Previous studies have suggested a link between opioid exposure during pregnancy and increased risk of certain major malformations, including neural tube defects.  A recent study from Bateman and colleagues assesses the risk of major malformation in women with first trimester use of prescription opioid use.  

This study included 1,602,580 publicly insured pregnant women in the Medicaid Analytic eXtract (MAX, 2000-14) and 1,177, 676 commercially insured pregnant women (MarketScan, 2003-15).  The use of prescription opioids was defined as receiving two or more dispensations of any opioid drug during the first trimester. Overall rates of major malformations and rates of particular malformations were calculated.  Propensity score stratification was used to adjust for potential confounders.

The researchers observed that 70,447 (4.4%) of the publicly insured women and 12,454 (1.1%) of the commercially insured pregnant women had two or more dispensations of an opioid.  In the MAX cohort, the absolute risk of having a child with any malformation was 41.0 per 1000 pregnancies exposed to opioids versus 32.0 per 1000 unexposed pregnancies.  In the commercially insured cohort, the absolute risk was 42.6 per 1000 exposed pregnancies and 37.3 per 1000 unexposed  pregnancies.  

In the unadjusted analysis, the relative risk of major malformations was higher in exposed pregnancies; however, the estimates shifted substantially toward the null after adjusting for potential confounders.  Compared to unexposed pregnancies, the relative risk for any malformation in exposed pregnancies was 1.06 (95% confidence interval 1.02 to 1.10).  There was no increase in relative risk in exposed pregnancies for cardiovascular malformations (RR 1.09, CI 1.00 to 1.18), ventricular septal defect (RR 1.07, CI 0.95 to 1.21), atrial septal defect/patent foramen ovale (RR 1.04, CI 0.88 to 1.24), or neural tube defects (RR 0.82, CI 0.53 to 1.27). 

The relative risk for oral clefts remained elevated after adjustment (1.21, 0.98 to 1.50), with a higher risk of cleft palate (1.62, 1.23 to 2.14).
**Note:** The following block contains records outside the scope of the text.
[src/logic/ustc_pkg.sv]
// Shared constants for the oscillator tuning and USB clock control block
package ustc_pkg;

	// ----------------------------------------------------------------
	// Bus geometry
	// ----------------------------------------------------------------
	localparam int          ADDR_W          = 16;
	localparam int          DATA_W          = 32;
	localparam int          IDX_W           = 12;
	localparam logic [31:0] RDATA_ZERO      = 32'h0000_0000;
	localparam logic [1:0]  WORD_ALIGN      = 2'h0;

	// ----------------------------------------------------------------
	// Register indices; byte address is four times the index
	// ----------------------------------------------------------------
	localparam logic [IDX_W-1:0] OSC_TUNING_IDX = 12'hf9b;
	localparam logic [IDX_W-1:0] DIV_CTRL_IDX   = 12'hf9c;
	localparam logic [IDX_W-1:0] CLK_STATUS_IDX = 12'hf9d;

	localparam logic [ADDR_W-1:0] OSC_TUNING_ADDR = {2'h0, OSC_TUNING_IDX, WORD_ALIGN};
	localparam logic [ADDR_W-1:0] DIV_CTRL_ADDR   = {2'h0, DIV_CTRL_IDX, WORD_ALIGN};
	localparam logic [ADDR_W-1:0] CLK_STATUS_ADDR = {2'h0, CLK_STATUS_IDX, WORD_ALIGN};

	// ----------------------------------------------------------------
	// osc_tuning fields
	// ----------------------------------------------------------------
	localparam int         LF_SRC_BIT      = 7;
	localparam int         PLL_EN_BIT      = 6;
	localparam int         TRIM_MSB        = 5;
	localparam int         TRIM_LSB        = 0;
	localparam int         TRIM_W          = 6;
	localparam logic [7:0] OSC_TUNING_RST  = 8'h00;
	localparam logic [5:0] TRIM_SIGN_FLIP  = 6'h20;

	// ----------------------------------------------------------------
	// div_ctrl fields
	// ----------------------------------------------------------------
	localparam int         CPU_DIV_LSB     = 0;
	localparam int         CPU_DIV_MSB     = 1;
	localparam int         LS_PRESCALE_BIT = 2;
	localparam int         LS_SRC_PLL_BIT  = 3;
	localparam int         FULL_SPEED_BIT  = 4;
	localparam logic [7:0] DIV_CTRL_MASK   = 8'h1f;
	localparam logic [7:0] DIV_CTRL_RST    = 8'h07;

	// ----------------------------------------------------------------
	// clk_status fields
	// ----------------------------------------------------------------
	localparam int ST_PLL_ON       = 0;
	localparam int ST_LF_DIVIDED   = 1;
	localparam int ST_USB_CFG_OK   = 2;
	localparam int ST_FULL_SPEED   = 3;
	localparam int ST_TRIM_CENTRE  = 4;

	// ----------------------------------------------------------------
	// Divide ratios
	// ----------------------------------------------------------------
	localparam int         DIV_W          = 9;
	localparam logic [8:0] LF_DIV_RATIO   = 9'h100;
	localparam logic [8:0] CPU_RATIO_1    = 9'h001;
	localparam logic [8:0] CPU_RATIO_2    = 9'h002;
	localparam logic [8:0] CPU_RATIO_3    = 9'h003;
	localparam logic [8:0] CPU_RATIO_6    = 9'h006;
	localparam logic [8:0] USB_RATIO_48   = 9'h008;
	localparam logic [8:0] USB_RATIO_24   = 9'h004;

	localparam logic [1:0] CPU_CODE_DIV1  = 2'h3;
	localparam logic [1:0] CPU_CODE_DIV2  = 2'h2;
	localparam logic [1:0] CPU_CODE_DIV3  = 2'h1;
	localparam logic [1:0] CPU_CODE_DIV6  = 2'h0;

endpackage

[src/logic/ustc_clk_div.sv]
// Tick divider: one output pulse for every ratio input ticks
`timescale 1ns/1ps
`default_nettype none

module ustc_clk_div #(
	parameter int W = 9
) (
	input  wire logic         core_clk_in,
	input  wire logic         rst_n_in,
	input  wire logic         tick_in,
	input  wire logic [W-1:0] ratio_in,
	output logic              tick_out
);

	typedef struct packed {
		logic [W-1:0] count;
		logic         tick;
	} ustc_div_state_t;

	ustc_div_state_t st_reg;
	ustc_div_state_t st_next;
	logic [W-1:0]    last_count;

	// Ratio zero behaves as one rather than stalling
	assign last_count = (ratio_in == '0) ? '0 : ratio_in - W'(1);

	always_comb
	begin
		st_next      = st_reg;
		st_next.tick = 1'b0;
		if (tick_in)
		begin
			// Wrap also covers a ratio lowered below the running count
			if (st_reg.count >= last_count)
			begin
				st_next.count = '0;
				st_next.tick  = 1'b1;
			end
			else
			begin
				st_next.count = st_reg.count + W'(1);
			end
		end
	end

	always_ff @(posedge core_clk_in)
	begin
		if (!rst_n_in)
			st_reg <= '0;
		else
			st_reg <= st_next;
	end

	assign tick_out = st_reg.tick;

endmodule // ustc_clk_div

`default_nettype wire

[src/logic/ustc_clock_ctrl.sv]
// Oscillator tuning register and USB / core clock derivation with APB access
//
// The APB slave port was decided locally.
`timescale 1ns/1ps
`default_nettype none

module ustc_clock_ctrl
	import ustc_pkg::*;
(
	input  wire logic                        core_clk_in,
	input  wire logic                        rst_n_in,
	// APB slave
	input  wire logic                        psel_in,
	input  wire logic                        penable_in,
	input  wire logic                        pwrite_in,
	input  wire logic [ustc_pkg::ADDR_W-1:0] paddr_in,
	input  wire logic [ustc_pkg::DATA_W-1:0] pwdata_in,
	output logic [ustc_pkg::DATA_W-1:0]      prdata_out,
	output logic                             pready_out,
	output logic                             pslverr_out,
	// Configuration and clock source ticks
	input  wire logic                        config_multiplier_enable_in,
	input  wire logic                        sys_clk_is_48_in,
	input  wire logic                        fast_internal_osc_tick_in,
	input  wire logic                        slow_internal_rc_tick_in,
	input  wire logic                        primary_osc_tick_in,
	input  wire logic                        pll_48_tick_in,
	input  wire logic                        sys_clk_tick_in,
	// Derived outputs
	output logic                             freq_multiplier_on_out,
	output logic                             low_freq_tick_out,
	output logic                             cpu_clk_tick_out,
	output logic                             usb_clk_tick_out,
	output logic [ustc_pkg::TRIM_W-1:0]      trim_code_out,
	output logic                             usb_cfg_ok_out
);

	// ----------------------------------------------------------------
	// Register layout
	// ----------------------------------------------------------------
	// Registers are one byte; the rest of the bus word reads zero
	localparam int               REG_W    = 8;
	localparam int               PAD_W    = DATA_W - REG_W;
	localparam logic [PAD_W-1:0] PAD_ZERO = '0;

	// ----------------------------------------------------------------
	// State
	// ----------------------------------------------------------------
	typedef struct packed {
		logic [REG_W-1:0]  osc_tuning;
		logic [REG_W-1:0]  div_ctrl;
		logic [DATA_W-1:0] rdata;
		logic              slverr;
		logic              pll_on;
		logic              lf_tick;
		logic              usb_tick;
		logic              cfg_ok;
	} ustc_ctrl_state_t;

	ustc_ctrl_state_t st_reg;
	ustc_ctrl_state_t st_next;

	// ----------------------------------------------------------------
	// Decoded fields
	// ----------------------------------------------------------------
	logic              low_freq_source_select;
	logic              freq_multiplier_enable;
	logic [TRIM_W-1:0] trim_field;
	logic [1:0]        cpu_clock_divider;
	logic              low_speed_prescale_select;
	logic              ls_src_pll;
	logic              full_speed_sel;

	assign low_freq_source_select    = st_reg.osc_tuning[LF_SRC_BIT];
	assign freq_multiplier_enable    = st_reg.osc_tuning[PLL_EN_BIT];
	assign trim_field                = st_reg.osc_tuning[TRIM_MSB:TRIM_LSB];
	assign cpu_clock_divider         = st_reg.div_ctrl[CPU_DIV_MSB:CPU_DIV_LSB];
	assign low_speed_prescale_select = st_reg.div_ctrl[LS_PRESCALE_BIT];
	assign ls_src_pll                = st_reg.div_ctrl[LS_SRC_PLL_BIT];
	assign full_speed_sel            = st_reg.div_ctrl[FULL_SPEED_BIT];

	// ----------------------------------------------------------------
	// Divider ratio selection
	// ----------------------------------------------------------------
	logic [DIV_W-1:0] cpu_ratio;
	logic [DIV_W-1:0] usb_ratio;
	logic             pll_tick_gated;
	logic             ls_src_tick;
	logic             lf_div_tick;
	logic             cpu_div_tick;
	logic             ls_div_tick;
	logic             trim_centre;

	always_comb
	begin
		unique case (cpu_clock_divider)
			CPU_CODE_DIV1: cpu_ratio = CPU_RATIO_1;
			CPU_CODE_DIV2: cpu_ratio = CPU_RATIO_2;
			CPU_CODE_DIV3: cpu_ratio = CPU_RATIO_3;
			CPU_CODE_DIV6: cpu_ratio = CPU_RATIO_6;
		endcase
	end

	// Ratio follows the prescale bit; a mismatch with the system clock only flags status
	always_comb
	begin
		if (low_speed_prescale_select)
			usb_ratio = USB_RATIO_48;
		else
			usb_ratio = USB_RATIO_24;
	end

	// ----------------------------------------------------------------
	// Low-Speed source
	// ----------------------------------------------------------------
	// A stopped PLL must not feed any USB path
	assign pll_tick_gated = st_reg.pll_on & pll_48_tick_in;
	assign ls_src_tick    = ls_src_pll ? pll_tick_gated : primary_osc_tick_in;

	// ----------------------------------------------------------------
	// Dividers and trim
	// ----------------------------------------------------------------
	// Fixed divide by 256 for the slow device clock
	ustc_clk_div #(
		.W (DIV_W)
	) u_lf_div (
		.core_clk_in (core_clk_in),
		.rst_n_in    (rst_n_in),
		.tick_in     (fast_internal_osc_tick_in),
		.ratio_in    (LF_DIV_RATIO),
		.tick_out    (lf_div_tick)
	);

	// CPU divider is independent of the USB divider
	ustc_clk_div #(
		.W (DIV_W)
	) u_cpu_div (
		.core_clk_in (core_clk_in),
		.rst_n_in    (rst_n_in),
		.tick_in     (sys_clk_tick_in),
		.ratio_in    (cpu_ratio),
		.tick_out    (cpu_div_tick)
	);

	ustc_clk_div #(
		.W (DIV_W)
	) u_usb_ls_div (
		.core_clk_in (core_clk_in),
		.rst_n_in    (rst_n_in),
		.tick_in     (ls_src_tick),
		.ratio_in    (usb_ratio),
		.tick_out    (ls_div_tick)
	);

	ustc_trim_map u_trim (
		.core_clk_in     (core_clk_in),
		.rst_n_in        (rst_n_in),
		.trim_field_in   (trim_field),
		.trim_code_out   (trim_code_out),
		.trim_centre_out (trim_centre)
	);

	// ----------------------------------------------------------------
	// APB decode
	// ----------------------------------------------------------------
	logic              apb_setup;
	logic              apb_access;
	logic              hit_tuning;
	logic              hit_div;
	logic              hit_status;
	logic              addr_mapped;
	logic              wr_tuning;
	logic              wr_div;
	logic [REG_W-1:0]  wdata_byte;

	assign apb_setup   = psel_in & ~penable_in;
	assign apb_access  = psel_in & penable_in;
	assign hit_tuning  = (paddr_in == OSC_TUNING_ADDR);
	assign hit_div     = (paddr_in == DIV_CTRL_ADDR);
	assign hit_status  = (paddr_in == CLK_STATUS_ADDR);
	assign addr_mapped = hit_tuning | hit_div | hit_status;
	// Status is read-only; writes to it are ignored without error
	assign wr_tuning   = apb_access & pwrite_in & hit_tuning;
	assign wr_div      = apb_access & pwrite_in & hit_div;
	assign wdata_byte  = pwdata_in[REG_W-1:0];

	// ----------------------------------------------------------------
	// Read data
	// ----------------------------------------------------------------
	logic [DATA_W-1:0] status_word;
	logic [DATA_W-1:0] rdata_sel;

	always_comb
	begin
		status_word                 = RDATA_ZERO;
		status_word[ST_PLL_ON]      = st_reg.pll_on;
		status_word[ST_LF_DIVIDED]  = low_freq_source_select;
		status_word[ST_USB_CFG_OK]  = st_reg.cfg_ok;
		status_word[ST_FULL_SPEED]  = full_speed_sel;
		status_word[ST_TRIM_CENTRE] = trim_centre;
	end

	// Unmapped and misaligned addresses read zero
	always_comb
	begin
		if (hit_tuning)
			rdata_sel = {PAD_ZERO, st_reg.osc_tuning};
		else if (hit_div)
			rdata_sel = {PAD_ZERO, st_reg.div_ctrl};
		else if (hit_status)
			rdata_sel = status_word;
		else
			rdata_sel = RDATA_ZERO;
	end

	// ----------------------------------------------------------------
	// Clock source selection
	// ----------------------------------------------------------------
	logic pll_on_next;
	logic lf_tick_next;
	logic usb_tick_next;
	logic ls_pair_ok;
	logic cfg_ok_next;

	// Configuration enable overrides a cleared register bit
	assign pll_on_next   = freq_multiplier_enable | config_multiplier_enable_in;
	assign lf_tick_next  = low_freq_source_select ? lf_div_tick : slow_internal_rc_tick_in;
	// Full-Speed takes the 48 MHz PLL tick, Low-Speed the divided 6 MHz tick
	assign usb_tick_next = full_speed_sel ? pll_tick_gated : ls_div_tick;
	// A prescale that does not match the system clock only clears the status
	assign ls_pair_ok    = (low_speed_prescale_select == sys_clk_is_48_in);
	// Full-Speed needs a running PLL
	assign cfg_ok_next   = full_speed_sel ? st_reg.pll_on : ls_pair_ok;

	// ----------------------------------------------------------------
	// Next state
	// ----------------------------------------------------------------
	always_comb
	begin
		st_next = st_reg;

		// Read data and error are captured in setup so they come from flops
		if (apb_setup)
		begin
			st_next.slverr = ~addr_mapped;
			st_next.rdata  = rdata_sel;
		end

		if (wr_tuning)
			st_next.osc_tuning = wdata_byte;
		if (wr_div)
			st_next.div_ctrl = wdata_byte & DIV_CTRL_MASK;

		// Levels and ticks are registered so outputs come from flops
		st_next.pll_on   = pll_on_next;
		st_next.lf_tick  = lf_tick_next;
		st_next.usb_tick = usb_tick_next;
		st_next.cfg_ok   = cfg_ok_next;
	end

	always_ff @(posedge core_clk_in)
	begin
		if (!rst_n_in)
		begin
			st_reg            <= '0;
			st_reg.osc_tuning <= OSC_TUNING_RST;
			st_reg.div_ctrl   <= DIV_CTRL_RST;
		end
		else
		begin
			st_reg <= st_next;
		end
	end

	// ----------------------------------------------------------------
	// Bus outputs
	// ----------------------------------------------------------------
	// Zero wait states keep the slave simple; every access ends in one access cycle
	assign pready_out  = 1'b1;
	assign prdata_out  = st_reg.rdata;
	assign pslverr_out = st_reg.slverr & apb_access;

	// ----------------------------------------------------------------
	// Clock outputs
	// ----------------------------------------------------------------
	// Pulses last one core clock
	assign freq_multiplier_on_out = st_reg.pll_on;
	assign low_freq_tick_out      = st_reg.lf_tick;
	assign cpu_clk_tick_out       = cpu_div_tick;
	assign usb_clk_tick_out       = st_reg.usb_tick;
	assign usb_cfg_ok_out         = st_reg.cfg_ok;

endmodule // ustc_clock_ctrl

`default_nettype wire

[src/logic/ustc_trim_map.sv]
// Signed trim field to monotonic offset-binary oscillator code
`timescale 1ns/1ps
`default_nettype none

module ustc_trim_map
	import ustc_pkg::*;
(
	input  wire logic                       core_clk_in,
	input  wire logic                       rst_n_in,
	input  wire logic [ustc_pkg::TRIM_W-1:0] trim_field_in,
	output logic [ustc_pkg::TRIM_W-1:0]      trim_code_out,
	output logic                            trim_centre_out
);

	typedef struct packed {
		logic [TRIM_W-1:0] code;
		logic              centre;
	} ustc_trim_state_t;

	ustc_trim_state_t st_reg;
	ustc_trim_state_t st_next;

	always_comb
	begin
		st_next        = st_reg;
		// Sign flip: 100000 -> lowest code, 000000 -> mid, 011111 -> highest
		st_next.code   = trim_field_in ^ TRIM_SIGN_FLIP;
		st_next.centre = (trim_field_in == '0);
	end

	always_ff @(posedge core_clk_in)
	begin
		if (!rst_n_in)
			st_reg <= '{code: TRIM_SIGN_FLIP, centre: 1'b1};
		else
			st_reg <= st_next;
	end

	assign trim_code_out   = st_reg.code;
	assign trim_centre_out = st_reg.centre;

endmodule // ustc_trim_map

`default_nettype wire

[config.mk]
export PLATFORM = sky130hd
export DESIGN_NAME = ustc_clock_ctrl
export DESIGN_NICKNAME = d
export VERILOG_FILES = /design/src/logic/ustc_pkg.sv /design/src/logic/ustc_clk_div.sv /design/src/logic/ustc_clock_ctrl.sv /design/src/logic/ustc_trim_map.sv
export SDC_FILE = /design/constraint.sdc
export NUM_CORES = 1
export LEC_CHECK = 0
export ABC_AREA = 1
export BUFFER_PORTS_ARGS = -buffer_cell sky130_fd_sc_hd__buf_2
export CORE_ASPECT_RATIO = 0.8
export CORE_MARGIN = 2
export CORE_UTILIZATION = 50
export DETAILED_ROUTE_END_ITERATION = 7
export PLACE_DENSITY = 0.87
export SYNTH_ARGS = -nofsm -noshare
export SYNTH_HDL_FRONTEND = slang
export SYNTH_SLANG_ARGS = --single-unit
[constraint.sdc]
create_clock -name core_clk_in -period 2.01 [get_ports core_clk_in]
set_input_delay 0.402 -clock core_clk_in [delete_from_list [all_inputs] [get_ports core_clk_in]]
set_output_delay 0.402 -clock core_clk_in [all_outputs]
set_load 0.03 [all_outputs]
==> metrics list <==
- Final setup fails: 0
- Slew @ Worst Pin: 0.547 ns
- Walking the worst path, the cells encountered are ha_1 -> nand2_1 -> nor4_2 -> ha_1 -> nor2_1 -> o21ai_1 -> inv_1 -> o21ai_4 -> nor3_1.
* Leading cell types by total area after synthesis: sky130_fd_sc_hd__dfxtp_1 40%, sky130_fd_sc_hd__nand2_1 10%, sky130_fd_sc_hd__buf_4 7.9%, sky130_fd_sc_hd__inv_1 5.2%, sky130_fd_sc_hd__nor2_1 5.2%
- Synthesis produced a netlist whose cell count is 413.
- The setup path with the least slack is of type flip-flop to flip-flop.
- Clock tree synthesis inserted a total of 9 buffers.
- Hold bufs inserted after CTS: 0
- Shortest clock period the worst path allows after layout: 1.82 ns
- During synthesis, Yosys emitted a total of 0 warnings.
* Headroom to the max-slew limit: 63.5%
- Hold WC Path Type: primary input to flip-flop
* DRT Pass-1 Iters: 4
- Simple-gate portion of the synthesized area: 29.1%
* Clock sink total: 63
- Crit path largest cell delay: 0.37 ns
- Placeable core region: 5970 sq um
- Pin count of the biggest net entering global routing: 19
- The number of pins with negative max-slew slack in the final report came to 0.
- Number of nets with antenna violations after routing: 0
- At the end of routability-driven placement, the weighted congestion stood at 0.850.
* Highest net fanout along the worst path: 9
* Placement row count: 25
* Post-Route Setup TNS: 0 ns
- Sum of internal, switching and leakage power: 0.00255 W
* Clock Path Buffers: 2
- Root buf cell: sky130_fd_sc_hd__clkbuf_8
* Synth Flop Type: sky130_fd_sc_hd__dfxtp_1
- Area growth syn-to-layout: 12.3%
- Met2 wire len: 3.20 mm
- Drt drc: 0
- Maximum capacitance violations: 0
- Fraction of the mapped netlist area in compound gates: 9.49%
- After detailed routing, the number of vias per cell comes to 4.87.
- Measured along the y axis, the die boundary spans 74.7 microns.
- VDD sags by at most 0.385 mV.
- Critical-path cell with the highest stage delay: sky130_fd_sc_hd__dfxtp_1
- The net count of the finished layout is 532.
- Dividing the synthesized area by the synthesized cell count gives 7.56 sq um.
- Top routing layer in use: met4
- Hold is met by 0.296 ns.
- Netlist Area Pre-Place: 3120 sq um
- Worst setup SP type: flip-flop
* Reg clk slew, reported paths: 0.07 ns
* Worst setup EP type: flip-flop
- PostCTS Resize Cnt: 0
* Max Clock Freq: 0.549 GHz
- The final number of hold-violating endpoints was 0.
- Kind of cell with the highest combined delay on the critical path: simple AND/OR/NAND/NOR gates
- Number of port buffers: 55
* Largest area contributor in the netlist: sky130_fd_sc_hd__dfxtp_1
* Routed metal-1 wirelength: 2.81 mm
* Sum of net half-perimeters after detailed placement: 4.93 mm
- First DRT Iteration DRCs: 236
- Share of async-settable or async-resettable flops after synthesis: 0%
- Summing the sequential cell areas from Yosys gives 40.4% of the chip area.
- Leading cell types by count after synthesis: 83 x sky130_fd_sc_hd__nand2_1, 63 x sky130_fd_sc_hd__dfxtp_1, 43 x sky130_fd_sc_hd__inv_1, 43 x sky130_fd_sc_hd__nor2_1, 33 x sky130_fd_sc_hd__buf_4
- Post-route fraction of the period consumed by the critical path: 90.6%
- Dividing total power by cell area gives a power density of 727 nW/um^2.
* Result of the run: finished clean
- Area share of the leading cell type in the synthesized netlist: 40.4%
- Global-route wire length before repair: 10.9 mm
* Most prevalent standard cell on the critical path: sky130_fd_sc_hd__ha_1
- Static leakage power: 1.65 nW
- The number of antenna diodes in the final layout is 0.
* DRT Wirelength: 6.55 mm
- By instance count, the leading cell after synthesis is sky130_fd_sc_hd__nand2_1.
- Worst reg-to-reg setup slack: 0.19 ns
- Clk_skew: 0.00757 ns
- Utilization after layout: 58.7%
- Of the total synthesized cell area, the portion taken by full adders, half adders and majority gates is 3.20%.
- Number of enable-type register cells in the synthesized netlist: 0
* Yosys cell types: 39
- Setup repair after global routing left no endpoint under its margin.
- 105 I/O pins were placed.
- Die Outline Area: 6900 sq um
* Post-CTS setup-driven buffer insertion count: 0
- The number of buffers and inverters on the critical path is 1.
- Overflow left after global routing: 0
- XOR/XNOR share of the synthesized area: 1.68%
* Per-cell routed wire length: 11.9 microns
* H-Tree Level Count: 3
* Number of global-route vias before repair: 2455
- TritonCTS built the clock tree.
- The clock reaches the later pin of the worst-skew pair after 0.34 ns.
- Once the floorplan was initialized, standard cells occupied 52.3% of the core.
* Total global routing track utilization: 20.6%
- Antenna violations before repair: 0
* Endpoint arrival time on the critical path: 2.04 ns
* Synthesis-stage register bit count: 63
- Detailed-routed wire length on met3: 462 microns
- The portion of synthesized area spent on multiplexers is 0.320%.
- Chip width: 92.4 microns
- Required time worst endpoint: 2.23 ns
* Total number of vias: 2674
- By area, the combinational part of the netlist is dominated by simple AND/OR/NAND/NOR gates.
- Fraction of final layout cells with drive strength greater than 1: 23.7%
Minimal Risk of Malformations with Opioids, Other Risks Remain

In this analysis including over 82,000 opioid-exposed pregnancies, the use of prescription opioids in early pregnancy was not associated with a substantial increase in risk for most of the types of malformations studied, although it is possible that opioid use may be associated with a small increase in risk for oral clefts.  

While these findings are reassuring, it is important to note that this study focused on women who used opioids which were prescribed to them.  Outcomes may be different among women who use opioids or heroin recreationally.  Although this study suggests low teratogenic risk, opioid use during pregnancy has been associated with worse pregnancy outcomes, worse neonatal outcomes, and worse long-term developmental outcomes in children. Also concerning is the finding that women with public insurance (Medicaid) are about four times as likely to use opioids during pregnancy than commercially insured women, as women in this population are more likely to experience other factors associated with worse pregnancy outcomes.  

The American College of Obstetrics and Gynecology (ACOG) now recommends universal screening for opioid use during pregnancyFor women taking opioids for chronic pain, the most recent ACOG guidelines encourage the use of strategies to avoid or minimize the use of opioids for pain management and highlight alternative pain therapies, including non-pharmacologic treatments (exercise, physical therapy, behavioral approaches) or non-opioid pharmacologic treatments.

 

Ruta Nonacs, MD PhD

 

Bateman BT, Hernandez-Diaz S, Straub L, Zhu Y, Gray KJ, Desai RJ, Mogun H, Gautam N, Huybrechts KF.    Association of first trimester prescription opioid use with congenital malformations in the offspring: population based cohort study.  BMJ. 2021 Feb 10.  Free article.